> [YOUR ASSIGNMENT]
Starting at the first line of the data below, retype every line up to and including the one containing "CRC with A5".

> [DATASET EXTRACT]
========================

==> config.mk <==
export PLATFORM = sky130hd
export DESIGN_NAME = crc16_frame_receiver
export DESIGN_NICKNAME = d
export VERILOG_FILES = /design/src/rtl/crc16fr_pkg.sv /design/src/rtl/crc16fr_ram.sv /design/src/rtl/crc16fr_dp.sv /design/src/rtl/crc16fr_ctrl.sv /design/src/rtl/crc16_frame_receiver.sv
export SDC_FILE = /design/constraint.sdc
export NUM_CORES = 1
export LEC_CHECK = 0
export BUFFER_PORTS_ARGS = -buffer_cell sky130_fd_sc_hd__clkbuf_2
export CAP_MARGIN = 20
export CORE_ASPECT_RATIO = 1.75
export CORE_UTILIZATION = 56
export DETAILED_ROUTE_END_ITERATION = 7
export GPL_TIMING_DRIVEN = 0
export PLACE_DENSITY = 0.76
export SLEW_MARGIN = 20
export SYNTH_ARGS = -nofsm -noshare
export SYNTH_HDL_FRONTEND = slang
export SYNTH_HIERARCHICAL = 1
export SYNTH_SLANG_ARGS = --single-unit
==> constraint.sdc <==
create_clock -name i_clk -period 3.3 [get_ports i_clk]
set_input_delay 0 -clock i_clk [delete_from_list [all_inputs] [get_ports i_clk]]
set_output_delay 0 -clock i_clk [all_outputs]
set_load 0.02 [all_outputs]
==> src/rtl/crc16fr_pkg.sv <==
`timescale 1ns / 1ps
`default_nettype none
// ----------------------------------------------------------------------------
// crc16fr_pkg
// Shared constants, types and the CRC-16/MODBUS byte update for the frame
// receiver.
// ----------------------------------------------------------------------------
package crc16fr_pkg;

    // Largest payload a frame may carry
    localparam int MAX_PAYLOAD = 32;
    localparam int ADDR_W      = $clog2(MAX_PAYLOAD);

    // Result field widths
    localparam int BYTE_W = 8;
    localparam int LEN_W  = 6;
    localparam int IDX_W  = 5;
    localparam int CRC_W  = 16;

    // Output stream data width (27 bits of fields, padded to whole bytes)
    localparam int M_DATA_W = 32;

    // Frame markers and CRC constants
    localparam logic [BYTE_W-1:0] SYNC_1   = 8'hA5;
    localparam logic [BYTE_W-1:0] SYNC_2   = 8'h5A;
    localparam logic [BYTE_W-1:0] TAIL     = 8'hFF;
    localparam logic [CRC_W-1:0]  CRC_INIT = 16'hFFFF;
    localparam logic [CRC_W-1:0]  CRC_POLY = 16'hA001;

    // Controller to datapath commands
    typedef struct packed {
        logic start;       // begin a new frame: clear count, seed CRC with A5
        logic crc_upd;     // fold the accepted byte into the CRC
        logic load_len;    // capture length byte
        logic load_cmd;    // capture command byte, clear payload count
        logic store;       // write payload byte, advance count
        logic load_crc_hi; // capture received CRC high byte
        logic drain_start; // rewind the drain index
        logic rd_en;       // read payload store at the drain index
        logic out_load;    // load the output register, advance drain index
    } t_ctrl_cmd;

    // Datapath to controller status
    typedef struct packed {
        logic is_sync_1;
        logic is_sync_2;
        logic is_tail;
        logic len_ok;
        logic len_zero;
        logic pay_last;
        logic crc_match;
        logic drain_last;
        logic out_free;
    } t_dp_sts;

    // Reflected CRC-16 update over one byte, one bit per step
    function automatic logic [CRC_W-1:0] crc16_byte(input logic [CRC_W-1:0] crc,
                                                    input logic [BYTE_W-1:0] data);
        logic [CRC_W-1:0] c;
        c = crc ^ {8'h00, data};
        for (int k = 0; k < 8; k++) begin
            if (c[0]) begin
                c = (c >> 1) ^ CRC_POLY;
            end else begin
                c = c >> 1;
            end
        end
        return c;
    endfunction

    localparam logic [CRC_W-1:0] CRC_SEED = crc16_byte(CRC_INIT, SYNC_1);

endpackage
`default_nettype wire

==> src/rtl/crc16fr_ram.sv <==
`timescale 1ns / 1ps
`default_nettype none
// ----------------------------------------------------------------------------
// crc16fr_ram
// Generic single-write, single-read RAM with registered read data.
// ----------------------------------------------------------------------------
module crc16fr_ram #(
    parameter int WIDTH = 8,
    parameter int DEPTH = 32
) (
    input  wire logic                     i_clk,
    input  wire logic                     i_we,
    input  wire logic [$clog2(DEPTH)-1:0] i_waddr,
    input  wire logic [WIDTH-1:0]         i_wdata,
    input  wire logic                     i_re,
    input  wire logic [$clog2(DEPTH)-1:0] i_raddr,
    output logic      [WIDTH-1:0]         o_rdata
);

    logic [WIDTH-1:0] r_mem [DEPTH];
    logic [WIDTH-1:0] r_rdata;

    always_ff @(posedge i_clk) begin
        if (i_we) begin
            r_mem[i_waddr] <= i_wdata;
        end
        if (i_re) begin
            r_rdata <= r_mem[i_raddr];
        end
    end

    assign o_rdata = r_rdata;

endmodule
`default_nettype wire

==> src/rtl/crc16fr_dp.sv <==
`timescale 1ns / 1ps
`default_nettype none
// ----------------------------------------------------------------------------
// crc16fr_dp
// Datapath: frame fields, running CRC, payload store, drain index and the
// output register.
// ----------------------------------------------------------------------------
module crc16fr_dp (
    input  wire logic                           i_clk,
    input  wire logic                           i_rst_n,
    input  wire logic [crc16fr_pkg::BYTE_W-1:0] i_byte,
    input  wire crc16fr_pkg::t_ctrl_cmd         i_cmd,
    output crc16fr_pkg::t_dp_sts                o_sts,
    input  wire logic                           i_out_ready,
    output logic                                o_out_valid,
    output logic [crc16fr_pkg::BYTE_W-1:0]      o_command,
    output logic [crc16fr_pkg::LEN_W-1:0]       o_length,
    output logic [crc16fr_pkg::IDX_W-1:0]       o_index,
    output logic [crc16fr_pkg::BYTE_W-1:0]      o_payload,
    output logic                                o_has_data,
    output logic                                o_last
);
    import crc16fr_pkg::*;

    logic [CRC_W-1:0]  r_crc;
    logic [BYTE_W-1:0] r_crc_hi;
    logic [LEN_W-1:0]  r_len;
    logic [BYTE_W-1:0] r_cmd;
    logic [LEN_W-1:0]  r_count;
    logic [LEN_W-1:0]  r_idx;
    logic [BYTE_W-1:0] rd_data;

    logic              r_ovalid;
    logic [BYTE_W-1:0] r_ocmd;
    logic [LEN_W-1:0]  r_olen;
    logic [IDX_W-1:0]  r_oidx;
    logic [BYTE_W-1:0] r_obyte;
    logic              r_ohas;
    logic              r_olast;

    logic [LEN_W:0] count_next;
    logic [LEN_W:0] idx_next;

    assign count_next = {1'b0, r_count} + (LEN_W+1)'(1);
    assign idx_next   = {1'b0, r_idx} + (LEN_W+1)'(1);

    always_comb begin
        o_sts            = '0;
        o_sts.is_sync_1  = (i_byte == SYNC_1);
        o_sts.is_sync_2  = (i_byte == SYNC_2);
        o_sts.is_tail    = (i_byte == TAIL);
        o_sts.len_ok     = (i_byte <= BYTE_W'(MAX_PAYLOAD));
        o_sts.len_zero   = (r_len == '0);
        o_sts.pay_last   = (count_next >= {1'b0, r_len});
        o_sts.crc_match  = ({r_crc_hi, i_byte} == r_crc);
        o_sts.drain_last = (idx_next >= {1'b0, r_len});
        o_sts.out_free   = !r_ovalid || i_out_ready;
    end

    // Control-side registers
    always_ff @(posedge i_clk) begin
        if (!i_rst_n) begin
            r_crc    <= CRC_INIT;
            r_crc_hi <= '0;
            r_len    <= '0;
            r_cmd    <= '0;
            r_count  <= '0;
            r_idx    <= '0;
            r_ovalid <= 1'b0;
        end else begin
            if (i_cmd.start) begin
                r_crc <= CRC_SEED;
            end else if (i_cmd.crc_upd) begin
                r_crc <= crc16_byte(r_crc, i_byte);
            end
            if (i_cmd.start || i_cmd.load_cmd) begin
                r_count <= '0;
            end else if (i_cmd.store) begin
                r_count <= count_next[LEN_W-1:0];
            end
            if (i_cmd.load_len) begin
                r_len <= i_byte[LEN_W-1:0];
            end
            if (i_cmd.load_cmd) begin
                r_cmd <= i_byte;
            end
            if (i_cmd.load_crc_hi) begin
                r_crc_hi <= i_byte;
            end
            if (i_cmd.drain_start) begin
                r_idx <= '0;
            end else if (i_cmd.out_load) begin
                r_idx <= idx_next[LEN_W-1:0];
            end
            if (i_cmd.out_load) begin
                r_ovalid <= 1'b1;
            end else if (i_out_ready) begin
                r_ovalid <= 1'b0;
            end
        end
    end

    crc16fr_ram #(
        .WIDTH (BYTE_W),
        .DEPTH (MAX_PAYLOAD)
    ) u_store (
        .i_clk   (i_clk),
        .i_we    (i_cmd.store),
        .i_waddr (r_count[ADDR_W-1:0]),
        .i_wdata (i_byte),
        .i_re    (i_cmd.rd_en),
        .i_raddr (r_idx[ADDR_W-1:0]),
        .o_rdata (rd_data)
    );

    // Output payload register; an empty frame gives one data-less result
    always_ff @(posedge i_clk) begin
        if (i_cmd.out_load) begin
            r_ocmd <= r_cmd;
            if (r_len == '0) begin
                r_olen  <= '0;
                r_oidx  <= '0;
                r_obyte <= '0;
                r_ohas  <= 1'b0;
                r_olast <= 1'b1;
            end else begin
                r_olen  <= r_len;
                r_oidx  <= r_idx[IDX_W-1:0];
                r_obyte <= rd_data;
                r_ohas  <= 1'b1;
                r_olast <= (idx_next == {1'b0, r_len});
            end
        end
    end

    assign o_out_valid = r_ovalid;
    assign o_command   = r_ocmd;
    assign o_length    = r_olen;
    assign o_index     = r_oidx;
    assign o_payload   = r_obyte;
    assign o_has_data  = r_ohas;
    assign o_last      = r_olast;

endmodule
`default_nettype wire

==> src/rtl/crc16fr_ctrl.sv <==
`timescale 1ns / 1ps
`default_nettype none
// ----------------------------------------------------------------------------
// crc16fr_ctrl
// Controller: frame phase tracking on accepted bytes and the payload drain.
// ----------------------------------------------------------------------------
module crc16fr_ctrl (
    input  wire logic                   i_clk,
    input  wire logic                   i_rst_n,
    input  wire logic                   i_in_valid,
    output logic                        o_in_ready,
    input  wire crc16fr_pkg::t_dp_sts   i_sts,
    output crc16fr_pkg::t_ctrl_cmd      o_cmd
);
    import crc16fr_pkg::*;

    localparam logic [3:0] PH_HUNT = 4'd0;
    localparam logic [3:0] PH_SYNC = 4'd1;
    localparam logic [3:0] PH_LEN  = 4'd2;
    localparam logic [3:0] PH_CMD  = 4'd3;
    localparam logic [3:0] PH_PAY  = 4'd4;
    localparam logic [3:0] PH_CRCH = 4'd5;
    localparam logic [3:0] PH_CRCL = 4'd6;
    localparam logic [3:0] PH_TAIL = 4'd7;
    localparam logic [3:0] ST_RD   = 4'd8;
    localparam logic [3:0] ST_LOAD = 4'd9;

    logic [3:0] r_state;
    logic [3:0] n_state;
    logic       in_fire;
    logic [3:0] misfit_state;

    assign o_in_ready   = !r_state[3];
    assign in_fire      = i_in_valid && o_in_ready;
    assign misfit_state = i_sts.is_sync_1 ? PH_SYNC : PH_HUNT;

    always_comb begin
        n_state = r_state;
        o_cmd   = '0;
        unique case (r_state)
            PH_HUNT: begin
                if (in_fire && i_sts.is_sync_1) begin
                    o_cmd.start = 1'b1;
                    n_state     = PH_SYNC;
                end
            end
            PH_SYNC: begin
                if (in_fire) begin
                    if (i_sts.is_sync_2) begin
                        o_cmd.crc_upd = 1'b1;
                        n_state       = PH_LEN;
                    end else begin
                        o_cmd.start = i_sts.is_sync_1;
                        n_state     = misfit_state;
                    end
                end
            end
            PH_LEN: begin
                if (in_fire) begin
                    if (i_sts.len_ok) begin
                        o_cmd.load_len = 1'b1;
                        o_cmd.crc_upd  = 1'b1;
                        n_state        = PH_CMD;
                    end else begin
                        o_cmd.start = i_sts.is_sync_1;
                        n_state     = misfit_state;
                    end
                end
            end
            PH_CMD: begin
                if (in_fire) begin
                    o_cmd.load_cmd = 1'b1;
                    o_cmd.crc_upd  = 1'b1;
                    n_state        = i_sts.len_zero ? PH_CRCH : PH_PAY;
                end
            end
            PH_PAY: begin
                if (in_fire) begin
                    o_cmd.store   = 1'b1;
                    o_cmd.crc_upd = 1'b1;
                    if (i_sts.pay_last) begin
                        n_state = PH_CRCH;
                    end
                end
            end
            PH_CRCH: begin
                if (in_fire) begin
                    o_cmd.load_crc_hi = 1'b1;
                    n_state           = PH_CRCL;
                end
            end
            PH_CRCL: begin
                if (in_fire) begin
                    if (i_sts.crc_match) begin
                        n_state = PH_TAIL;
                    end else begin
                        o_cmd.start = i_sts.is_sync_1;
                        n_state     = misfit_state;
                    end
                end
            end
            PH_TAIL: begin
                if (in_fire) begin
                    if (i_sts.is_tail) begin
                        o_cmd.drain_start = 1'b1;
                        n_state           = ST_RD;
                    end else begin
                        o_cmd.start = i_sts.is_sync_1;
                        n_state     = misfit_state;
                    end
                end
            end
            ST_RD: begin
                o_cmd.rd_en = 1'b1;
                n_state     = ST_LOAD;
            end
            ST_LOAD: begin
                if (i_sts.out_free) begin
                    o_cmd.out_load = 1'b1;
                    n_state        = i_sts.drain_last ? PH_HUNT : ST_RD;
                end
            end
            default: begin
                n_state = PH_HUNT;
            end
        endcase
    end

    always_ff @(posedge i_clk) begin
        if (!i_rst_n) begin
            r_state <= PH_HUNT;
        end else begin
            r_state <= n_state;
        end
    end

endmodule
`default_nettype wire

==> src/rtl/crc16_frame_receiver.sv <==
`timescale 1ns / 1ps
`default_nettype none
// ----------------------------------------------------------------------------
// crc16_frame_receiver
// Byte-stream deframer for A5 5A / length / command / payload / CRC / FF
// frames with a CRC-16/MODBUS check, releasing the payload as a stream.
// ----------------------------------------------------------------------------
// Feed received bytes on the slave stream, one byte per transfer. While the
// block is looking for or collecting a frame it takes one byte every cycle.
// Once a frame with a matching CRC and a correct FF tail has arrived, the input
// is held off while the payload is read back from the payload store: each
// result takes one store read (ST_RD) and then one load into the output
// register (ST_LOAD), which waits while the sink stalls. An empty frame
// yields a single result with has_data low. The last result of a frame may
// still wait in the output register while the next bytes are taken in.
// Frames with a bad CRC, a bad tail or a length above MAX_PAYLOAD vanish
// without any output; an A5 byte at a misfit point starts a fresh frame.
// ----------------------------------------------------------------------------
module crc16_frame_receiver (
    input  wire logic                             i_clk,
    input  wire logic                             i_rst_n,
    // Slave stream: received bytes
    input  wire logic                             i_s_tvalid,
    output logic                                  o_s_tready,
    input  wire logic [7:0]                       i_s_tdata,  // [7:0] rx_byte
    // Master stream: released frame contents
    output logic                                  o_m_tvalid,
    input  wire logic                             i_m_tready,
    // [7:0] command, [13:8] payload_length, [18:14] byte_index,
    // [26:19] payload_byte, [31:27] zero
    output logic [crc16fr_pkg::M_DATA_W-1:0]      o_m_tdata,
    output logic                                  o_m_tlast,
    output logic                                  o_m_tuser   // [0] has_data
);
    import crc16fr_pkg::*;

    t_ctrl_cmd         s_cmd;
    t_dp_sts           s_sts;
    logic [BYTE_W-1:0] out_cmd;
    logic [LEN_W-1:0]  out_len;
    logic [IDX_W-1:0]  out_idx;
    logic [BYTE_W-1:0] out_byte;

    // Sequence the frame phases and the drain
    crc16fr_ctrl u_ctrl (
        .i_clk      (i_clk),
        .i_rst_n    (i_rst_n),
        .i_in_valid (i_s_tvalid),
        .o_in_ready (o_s_tready),
        .i_sts      (s_sts),
        .o_cmd      (s_cmd)
    );

    // Hold frame fields, CRC, payload store and the output register
    crc16fr_dp u_dp (
        .i_clk       (i_clk),
        .i_rst_n     (i_rst_n),
        .i_byte      (i_s_tdata),
        .i_cmd       (s_cmd),
        .o_sts       (s_sts),
        .i_out_ready (i_m_tready),
        .o_out_valid (o_m_tvalid),
        .o_command   (out_cmd),
        .o_length    (out_len),
        .o_index     (out_idx),
        .o_payload   (out_byte),
        .o_has_data  (o_m_tuser),
        .o_last      (o_m_tlast)
    );

    // Pack result fields, lowest first, padded to whole bytes
    assign o_m_tdata = {(M_DATA_W - 2*BYTE_W - LEN_W - IDX_W)'(0),
                        out_byte, out_idx, out_len, out_cmd};

    // The drain never overlaps byte acceptance
    a_drain_blocks_input: assert property (@(posedge i_clk) disable iff (!i_rst_n)
        (s_cmd.rd_en || s_cmd.out_load) |-> !o_s_tready)
        else $error("payload drain active while input is accepted");

    // A good tail always stops the input on the next cycle
    a_tail_starts_drain: assert property (@(posedge i_clk) disable iff (!i_rst_n)
        (i_s_tvalid && o_s_tready && s_cmd.drain_start) |=> !o_s_tready)
        else $error("input not held off after frame tail");

    // The output register is loaded only when it is free
    a_load_when_free: assert property (@(posedge i_clk) disable iff (!i_rst_n)
        (o_m_tvalid && !i_m_tready) |-> !s_cmd.out_load)
        else $error("output register overwritten while stalled");

    // A data-less result is always the only one of its frame
    a_empty_is_last: assert property (@(posedge i_clk) disable iff (!i_rst_n)
        (o_m_tvalid && !o_m_tuser) |-> (o_m_tlast && o_m_tdata[13:8] == 6'd0))
        else $error("empty-frame result without last flag");

endmodule
`default_nettype wire

==> results.cfg, run 1 <==
[run_status]
status = complete, but fails checks
violations = design-rule violations

[final_layout]
num_antenna_cells = 0
post-route-cell-area_mm2 = 0.0160
synthToLayoutAreaGrowth_pct = 11.6
core_util_final = 0.635
final_net_count = 941
fillerInstances = 1768
final_layout_size_suffix_gt1_frac = 0.230

[route]
detail_route.vias_per_cell = 6.05
post-route-drc-count = 1
via_count = 7558
dr.first_iter.drc_count = 488
routed_wl_mm = 29.7
drt-pass1-iter-count = 8
routed_wire_length_per_instance_um = 23.7
postRouteAntennaNets = 0

[floorplan]
top_level_ports = 48
floorplan.die.width_um = 123
placeableCoreArea_mm2 = 0.0252
initial_core_util = 0.569
std_cell_rows = 77
die-area_mm2 = 0.0263
die_height_um = 214

[power]
ir_drop_v = 0.000596
power_density_mw_per_mm2 = 541
power.share.switching = 0.212
comb_power_share = 0.054
power_leakage_uw = 0.00517
clock_power_share = 0.394
p_sw_uw = 1840
pwr-share-seq = 0.552
internal_portion_of_total_power_uw = 6830

[logic_synthesis]
synth.ff_latch_count = 348
synth.distinct_cells = 54
synth_enable_flop_cells = 293
post_synth.cell_area_avg_um2 = 17.3
netlist_instances = 831
async_flop_share = 0
yosys_most_used_dff = edfxtp_1
synth_sequential_area_ratio = 0.689
synthesis.yosys.warnings = 6
synth_area_mm2 = 0.0144

[place]
place.port_buffers = 42
dpl-instance-area_mm2 = 0.0150
place_hpwl_mm = 19.8
pre_cts_ws_ps = -715
globalplace.congestion = 0.885

[clock_tree]
clkLatencyLatePin_ps = 560
cts.reportedPaths.clkPinSlew_ps = 70
clock_sinks = 348
cts_tree = done
clock_tree.htree_level_count = 1
cts_made_buffers = 28
max_root_sink_buffers = 3
root_buffer = clkbuf_16

[timing]
fin_crit_ps = 3240
fin_skew_ps = 23.4
fin_worst_hold_slack_ps = 137
worst_slew_margin_rel = 0.365
slew_violations = 0
rsz0062_at_grt = yes
maxClockFrequency_mhz = 309
post-route-worst-setup-slack_ps = 60.2
setup_violations = 0
timing_worst_slew_pin_value_ps = 953
post-route-period-util = 0.982
final-hold-violation-count = 0

[worst_setup_path]
arrival_ps = 3420
worstSetupStartpointType = flip-flop
end_kind = flip-flop
critPathRequiredTime_ps = 3480
critical_path_peak_fanout = 9
crit_type = reg -> reg

[global_route]
track_usage = 0.237
overflow = 0
grt_antenna_before_repair = 0
grt_pass1_wl_mm = 45.0
grt_start_max_net_pins = 39
vias_in_the_first_global_route = 7797

[hold_path]
min-delay-path-class = in -> reg

[job]
drv_cap = 0
[layout by cell type, fill, tap and decap left out, drive strengths merged, types with 3 or more instances in the layout]
cell type    count
nand3b           6
inv             14
and3             7
mux2i           34
or3              3
dlygate4sd3      3
a21oi            9
xor2            16
mux2             8
nand2b           9
a21o             7
nand3            8
mux4            80
nor2b           24
ha              17
nand4            6
and2            15
conb             5
clkbuf          97
xnor2           25
a211oi           5
clkinvlp         6
nor3             8
bufinv           4
buf             26
nand2           33
nor2            58
clkinv          11
dfxtp           55
or3b             3
edfxtp         293
o21ai           15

========================

> [ANSWER TO THE EXERCISE]
==> config.mk <==
export PLATFORM = sky130hd
export DESIGN_NAME = crc16_frame_receiver
export DESIGN_NICKNAME = d
export VERILOG_FILES = /design/src/rtl/crc16fr_pkg.sv /design/src/rtl/crc16fr_ram.sv /design/src/rtl/crc16fr_dp.sv /design/src/rtl/crc16fr_ctrl.sv /design/src/rtl/crc16_frame_receiver.sv
export SDC_FILE = /design/constraint.sdc
export NUM_CORES = 1
export LEC_CHECK = 0
export BUFFER_PORTS_ARGS = -buffer_cell sky130_fd_sc_hd__clkbuf_2
export CAP_MARGIN = 20
export CORE_ASPECT_RATIO = 1.75
export CORE_UTILIZATION = 56
export DETAILED_ROUTE_END_ITERATION = 7
export GPL_TIMING_DRIVEN = 0
export PLACE_DENSITY = 0.76
export SLEW_MARGIN = 20
export SYNTH_ARGS = -nofsm -noshare
export SYNTH_HDL_FRONTEND = slang
export SYNTH_HIERARCHICAL = 1
export SYNTH_SLANG_ARGS = --single-unit
==> constraint.sdc <==
create_clock -name i_clk -period 3.3 [get_ports i_clk]
set_input_delay 0 -clock i_clk [delete_from_list [all_inputs] [get_ports i_clk]]
set_output_delay 0 -clock i_clk [all_outputs]
set_load 0.02 [all_outputs]
==> src/rtl/crc16fr_pkg.sv <==
`timescale 1ns / 1ps
`default_nettype none
// ----------------------------------------------------------------------------
// crc16fr_pkg
// Shared constants, types and the CRC-16/MODBUS byte update for the frame
// receiver.
// ----------------------------------------------------------------------------
package crc16fr_pkg;

    // Largest payload a frame may carry
    localparam int MAX_PAYLOAD = 32;
    localparam int ADDR_W      = $clog2(MAX_PAYLOAD);

    // Result field widths
    localparam int BYTE_W = 8;
    localparam int LEN_W  = 6;
    localparam int IDX_W  = 5;
    localparam int CRC_W  = 16;

    // Output stream data width (27 bits of fields, padded to whole bytes)
    localparam int M_DATA_W = 32;

    // Frame markers and CRC constants
    localparam logic [BYTE_W-1:0] SYNC_1   = 8'hA5;
    localparam logic [BYTE_W-1:0] SYNC_2   = 8'h5A;
    localparam logic [BYTE_W-1:0] TAIL     = 8'hFF;
    localparam logic [CRC_W-1:0]  CRC_INIT = 16'hFFFF;
    localparam logic [CRC_W-1:0]  CRC_POLY = 16'hA001;

    // Controller to datapath commands
    typedef struct packed {
        logic start;       // begin a new frame: clear count, seed CRC with A5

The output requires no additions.